Sort through the listing below and keep each line with the word "class". Copy those.
########################################
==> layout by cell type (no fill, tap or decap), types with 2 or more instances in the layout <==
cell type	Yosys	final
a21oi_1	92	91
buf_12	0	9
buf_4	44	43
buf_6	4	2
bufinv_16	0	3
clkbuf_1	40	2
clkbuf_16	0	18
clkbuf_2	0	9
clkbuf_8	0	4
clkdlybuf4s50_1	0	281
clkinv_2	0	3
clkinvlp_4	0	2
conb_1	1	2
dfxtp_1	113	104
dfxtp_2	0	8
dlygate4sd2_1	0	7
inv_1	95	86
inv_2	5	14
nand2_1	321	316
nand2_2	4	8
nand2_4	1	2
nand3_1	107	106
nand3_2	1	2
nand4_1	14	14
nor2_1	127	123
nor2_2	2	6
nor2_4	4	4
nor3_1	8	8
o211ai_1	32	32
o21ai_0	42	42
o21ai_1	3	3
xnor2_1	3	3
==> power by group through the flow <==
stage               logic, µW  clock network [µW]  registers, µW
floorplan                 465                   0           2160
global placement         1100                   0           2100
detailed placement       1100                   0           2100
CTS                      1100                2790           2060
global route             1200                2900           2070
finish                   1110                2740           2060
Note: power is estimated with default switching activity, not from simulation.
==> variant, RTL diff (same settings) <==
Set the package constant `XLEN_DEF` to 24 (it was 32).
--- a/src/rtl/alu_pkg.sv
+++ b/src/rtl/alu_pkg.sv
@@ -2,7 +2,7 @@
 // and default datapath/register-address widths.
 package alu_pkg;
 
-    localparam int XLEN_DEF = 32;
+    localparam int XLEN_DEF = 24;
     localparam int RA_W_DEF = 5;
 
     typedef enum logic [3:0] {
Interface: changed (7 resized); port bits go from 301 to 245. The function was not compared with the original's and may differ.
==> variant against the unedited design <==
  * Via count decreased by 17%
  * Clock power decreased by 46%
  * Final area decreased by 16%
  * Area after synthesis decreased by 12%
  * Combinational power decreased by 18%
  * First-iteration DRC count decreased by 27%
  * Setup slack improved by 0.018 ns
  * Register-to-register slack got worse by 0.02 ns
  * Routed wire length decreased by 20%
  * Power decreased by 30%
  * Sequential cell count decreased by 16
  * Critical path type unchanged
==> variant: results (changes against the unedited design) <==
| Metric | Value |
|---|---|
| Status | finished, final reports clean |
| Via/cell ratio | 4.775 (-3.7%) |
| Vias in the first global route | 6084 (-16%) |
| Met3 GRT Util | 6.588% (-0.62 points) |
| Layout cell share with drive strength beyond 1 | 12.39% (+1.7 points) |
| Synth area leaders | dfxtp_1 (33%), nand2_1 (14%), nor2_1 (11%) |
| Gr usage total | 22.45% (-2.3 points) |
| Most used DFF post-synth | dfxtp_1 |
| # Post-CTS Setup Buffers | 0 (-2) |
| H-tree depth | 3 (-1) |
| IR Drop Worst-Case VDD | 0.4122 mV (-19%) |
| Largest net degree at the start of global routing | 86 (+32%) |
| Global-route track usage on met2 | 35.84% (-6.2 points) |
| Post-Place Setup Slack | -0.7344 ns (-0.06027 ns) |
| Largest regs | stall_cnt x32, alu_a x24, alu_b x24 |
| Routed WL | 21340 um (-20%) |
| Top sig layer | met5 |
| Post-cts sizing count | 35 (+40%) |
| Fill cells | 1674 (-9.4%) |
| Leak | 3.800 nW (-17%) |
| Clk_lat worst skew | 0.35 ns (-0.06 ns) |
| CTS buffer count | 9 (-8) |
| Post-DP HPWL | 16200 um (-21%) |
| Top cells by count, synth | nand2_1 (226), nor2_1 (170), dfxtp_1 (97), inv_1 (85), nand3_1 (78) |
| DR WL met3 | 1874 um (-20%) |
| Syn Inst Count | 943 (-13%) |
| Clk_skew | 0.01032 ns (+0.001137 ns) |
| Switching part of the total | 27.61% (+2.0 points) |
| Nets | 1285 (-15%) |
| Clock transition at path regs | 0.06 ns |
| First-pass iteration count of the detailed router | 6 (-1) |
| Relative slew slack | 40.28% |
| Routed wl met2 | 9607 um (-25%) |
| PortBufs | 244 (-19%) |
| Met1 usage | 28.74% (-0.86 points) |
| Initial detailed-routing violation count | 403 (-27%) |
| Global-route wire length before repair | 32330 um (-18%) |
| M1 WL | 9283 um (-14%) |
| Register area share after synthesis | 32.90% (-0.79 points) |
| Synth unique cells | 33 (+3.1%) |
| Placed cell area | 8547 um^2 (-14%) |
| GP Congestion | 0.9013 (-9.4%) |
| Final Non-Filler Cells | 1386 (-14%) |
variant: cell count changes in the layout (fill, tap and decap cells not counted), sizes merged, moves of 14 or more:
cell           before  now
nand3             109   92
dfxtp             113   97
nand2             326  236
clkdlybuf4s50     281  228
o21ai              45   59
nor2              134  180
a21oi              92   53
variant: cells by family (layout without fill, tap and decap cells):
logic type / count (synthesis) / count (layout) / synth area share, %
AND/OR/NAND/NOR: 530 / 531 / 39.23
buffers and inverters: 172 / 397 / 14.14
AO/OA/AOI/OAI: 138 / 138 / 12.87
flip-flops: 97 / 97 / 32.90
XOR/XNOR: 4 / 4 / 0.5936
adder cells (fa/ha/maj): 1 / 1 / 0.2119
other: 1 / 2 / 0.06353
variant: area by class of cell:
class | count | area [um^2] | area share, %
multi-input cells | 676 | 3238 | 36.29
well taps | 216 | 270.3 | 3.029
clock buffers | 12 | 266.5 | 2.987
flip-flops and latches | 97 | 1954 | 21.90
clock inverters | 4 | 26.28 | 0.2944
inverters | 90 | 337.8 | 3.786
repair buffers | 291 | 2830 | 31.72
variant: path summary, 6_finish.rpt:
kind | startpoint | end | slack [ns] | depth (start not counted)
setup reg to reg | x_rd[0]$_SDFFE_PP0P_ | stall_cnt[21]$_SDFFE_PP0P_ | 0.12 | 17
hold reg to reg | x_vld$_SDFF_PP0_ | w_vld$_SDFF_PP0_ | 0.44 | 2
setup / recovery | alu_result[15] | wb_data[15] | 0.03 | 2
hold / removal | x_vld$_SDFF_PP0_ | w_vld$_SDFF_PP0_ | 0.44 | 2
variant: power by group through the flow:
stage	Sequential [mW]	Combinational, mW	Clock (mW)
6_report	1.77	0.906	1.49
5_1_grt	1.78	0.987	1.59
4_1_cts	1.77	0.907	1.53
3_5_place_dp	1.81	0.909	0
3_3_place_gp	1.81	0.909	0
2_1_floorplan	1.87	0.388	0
$ cat config.mk
export PLATFORM = sky130hd
export DESIGN_NAME = data_register_file
export DESIGN_NICKNAME = d
export VERILOG_FILES = /design/src/rtl/data_register_file.sv
export SDC_FILE = /design/constraint.sdc
export NUM_CORES = 1
export LEC_CHECK = 0
export ABC_CLOCK_PERIOD_IN_PS = 2600
export BUFFER_PORTS_ARGS = -buffer_cell sky130_fd_sc_hd__clkbuf_2
export CAP_MARGIN = 10
export CORE_MARGIN = 2
export CORE_UTILIZATION = 25
export CTS_BUF_LIST = sky130_fd_sc_hd__clkbuf_8
export DETAILED_ROUTE_END_ITERATION = 10
export PLACE_DENSITY = 0.47
export SLEW_MARGIN = 20
export SYNTH_ARGS = -nofsm -noshare
export SYNTH_HDL_FRONTEND = slang
export SYNTH_SLANG_ARGS = --single-unit
$ cat constraint.sdc
create_clock -name clk -period 2.6 [get_ports clk]
set_input_delay 0.26 -clock clk [delete_from_list [all_inputs] [get_ports clk]]
set_output_delay 0.26 -clock clk [all_outputs]
set_load 0.02 [all_outputs]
########################################
Your solution =>
variant: area by class of cell:
class | count | area [um^2] | area share, %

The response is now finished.